以上、インプラントの被せ物について、素材や選ぶ際の注意点、費用などを詳しく解説しました。インプラント治療を考えている方や、インプラントの被せ物についてお悩みの方は、ぜひ参考にしてください。インプラントの被せ物は、自分の歯の状態や希望に合わせて選ぶことが大切です。
インプラント治療は、失った歯を回復するための優れた方法ですが、リスクもゼロではありません。手術中や手術後に感染症を起こすリスクや、上部構造の脱離や破損のリスクなどがあります。また、インプラント体が顎の骨と結合しない(オッセオインテグレーションが得られない)リスクもあります。これらのリスクを最小限に抑えるためには、信頼できる歯科医院で治療を受けることが大切です。また、治療後のメンテナンスを怠らないことも重要です。
インプラント治療は、保険適用外の自由診療です。費用は、歯科医院や治療方法によって異なりますが、1本あたり30万円から50万円程度が相場と言われています。ただし、この費用には、インプラント体の埋入手術から上部構造の装着までの一連の治療費用が含まれています。被せ物の種類によっても費用が異なるので、事前に歯科医院でよく相談することをおすすめします。
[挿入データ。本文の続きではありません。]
[src/rtl/hazard_pkg.sv]
`default_nettype none
// +------------------------------------------------------------------+
// | hazard_pkg : shared types for the hazard controller  | rev 1.0   |
// +------------------------------------------------------------------+
package hazard_pkg;

   typedef enum logic [1:0] {
      HZ_RUN      = 2'd0,
      HZ_MEM_WAIT = 2'd1,
      HZ_REDIRECT = 2'd2
   } hazard_state_e;

   localparam logic [4:0] REG_X0 = 5'd0;

endpackage
`default_nettype wire

[src/rtl/sat_counter.sv]
`default_nettype none
// +------------------------------------------------------------------+
// | sat_counter : event counter that sticks at all-ones  | rev 1.0   |
// +------------------------------------------------------------------+
module sat_counter #(
   parameter int CNT_W = 16
) (
   input  logic             clk_i,
   input  logic             rst_i,
   input  logic             inc_i,
   output logic [CNT_W-1:0] cnt_o
);

   always_ff @(posedge clk_i or negedge rst_i) begin
      if (!rst_i) begin
         cnt_o <= '0;
      end else if (inc_i && (cnt_o != {CNT_W{1'b1}})) begin
         cnt_o <= cnt_o + 1'b1;
      end
   end

endmodule
`default_nettype wire

[src/rtl/hazard_ctrl.sv]
`default_nettype none
// +------------------------------------------------------------------+
// | hazard_ctrl : load-use stall, redirect flush, memory freeze | 1.0 |
// +------------------------------------------------------------------+
module hazard_ctrl
   import hazard_pkg::*;
#(
   parameter int REDIRECT_BUBBLES = 1,
   parameter int CNT_W            = 16
) (
   input  logic             clk_i,
   input  logic             rst_i,
   input  logic [4:0]       id_rs1_addr_i,
   input  logic [4:0]       id_rs2_addr_i,
   input  logic             id_rs1_used_i,
   input  logic             id_rs2_used_i,
   input  logic             ex_is_load_i,
   input  logic             ex_rd_wren_i,
   input  logic [4:0]       ex_rd_addr_i,
   input  logic             ex_redirect_i,
   input  logic             mem_req_i,
   input  logic             mem_ready_i,
   output logic             pc_en_o,
   output logic             if_id_en_o,
   output logic             id_ex_en_o,
   output logic             ex_mem_en_o,
   output logic             mem_wb_en_o,
   output logic             if_id_clr_no,
   output logic             id_ex_clr_no,
   output logic [1:0]       hazard_state_o,
   output logic [CNT_W-1:0] stall_cnt_o,
   output logic [CNT_W-1:0] flush_cnt_o
);

   localparam int               BUB_W        = $clog2(REDIRECT_BUBBLES + 1);
   localparam logic [BUB_W-1:0] BUB_RELOAD   = BUB_W'(REDIRECT_BUBBLES - 1);
   localparam logic [BUB_W-1:0] BUB_ONE      = BUB_W'(1);
   localparam bit               MULTI_BUBBLE = (REDIRECT_BUBBLES > 1);

   hazard_state_e    state;
   hazard_state_e    next_state;
   logic [BUB_W-1:0] bub_cnt;
   logic [BUB_W-1:0] next_bub;
   logic             rs1_hit;
   logic             rs2_hit;
   logic             lu;
   logic             fz;
   logic             stall_inc;
   logic             flush_inc;

   assign rs1_hit = id_rs1_used_i && (id_rs1_addr_i == ex_rd_addr_i);
   assign rs2_hit = id_rs2_used_i && (id_rs2_addr_i == ex_rd_addr_i);
   assign lu      = ex_is_load_i && ex_rd_wren_i && (ex_rd_addr_i != REG_X0)
                    && (rs1_hit || rs2_hit);
   assign fz      = mem_req_i && !mem_ready_i;

   always_ff @(posedge clk_i or negedge rst_i) begin
      if (!rst_i) begin
         state   <= HZ_RUN;
         bub_cnt <= '0;
      end else begin
         state   <= next_state;
         bub_cnt <= next_bub;
      end
   end

   always_comb begin
      next_state   = state;
      next_bub     = bub_cnt;
      pc_en_o      = 1'b1;
      if_id_en_o   = 1'b1;
      id_ex_en_o   = 1'b1;
      ex_mem_en_o  = 1'b1;
      mem_wb_en_o  = 1'b1;
      if_id_clr_no = 1'b1;
      id_ex_clr_no = 1'b1;
      stall_inc    = 1'b0;
      flush_inc    = 1'b0;

      if (fz) begin
         // Freeze outranks everything; a pending redirect is replayed once the LSU answers.
         pc_en_o     = 1'b0;
         if_id_en_o  = 1'b0;
         id_ex_en_o  = 1'b0;
         ex_mem_en_o = 1'b0;
         mem_wb_en_o = 1'b0;
         stall_inc   = 1'b1;
         if (state != HZ_REDIRECT) begin
            next_state = HZ_MEM_WAIT;
         end
      end else if (state == HZ_REDIRECT) begin
         if_id_clr_no = 1'b0;
         if (ex_redirect_i) begin
            id_ex_clr_no = 1'b0;
            flush_inc    = 1'b1;
            next_bub     = BUB_RELOAD;
         end else if (bub_cnt <= BUB_ONE) begin
            next_state = HZ_RUN;
            next_bub   = '0;
         end else begin
            next_bub = bub_cnt - BUB_ONE;
         end
      end else begin
         // RUN, and MEM_WAIT on the cycle the access completes, share these rules.
         next_state = HZ_RUN;
         if (ex_redirect_i) begin
            if_id_clr_no = 1'b0;
            id_ex_clr_no = 1'b0;
            flush_inc    = 1'b1;
            if (MULTI_BUBBLE) begin
               next_state = HZ_REDIRECT;
               next_bub   = BUB_RELOAD;
            end
         end else if (lu) begin
            pc_en_o      = 1'b0;
            if_id_en_o   = 1'b0;
            id_ex_clr_no = 1'b0;
            stall_inc    = 1'b1;
         end
      end

      if (!rst_i) begin
         pc_en_o      = 1'b0;
         if_id_en_o   = 1'b0;
         id_ex_en_o   = 1'b0;
         ex_mem_en_o  = 1'b0;
         mem_wb_en_o  = 1'b0;
         if_id_clr_no = 1'b0;
         id_ex_clr_no = 1'b0;
      end
   end

   assign hazard_state_o = state;

   sat_counter #(.CNT_W(CNT_W)) u_stall_cnt (
      .clk_i (clk_i),
      .rst_i (rst_i),
      .inc_i (stall_inc),
      .cnt_o (stall_cnt_o)
   );

   sat_counter #(.CNT_W(CNT_W)) u_flush_cnt (
      .clk_i (clk_i),
      .rst_i (rst_i),
      .inc_i (flush_inc),
      .cnt_o (flush_cnt_o)
   );

endmodule
`default_nettype wire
以上のポイントを踏まえて、自分に合ったインプラントの被せ物を選びましょう。インプラント治療は、自分の歯のような自然な噛み心地と見た目を取り戻すことができる素晴らしい治療法です。しっかりと情報を集めて、納得のいく治療を受けることが大切です。
歯科医師と相談しながら、最適なインプラントの被せ物を見つけましょう。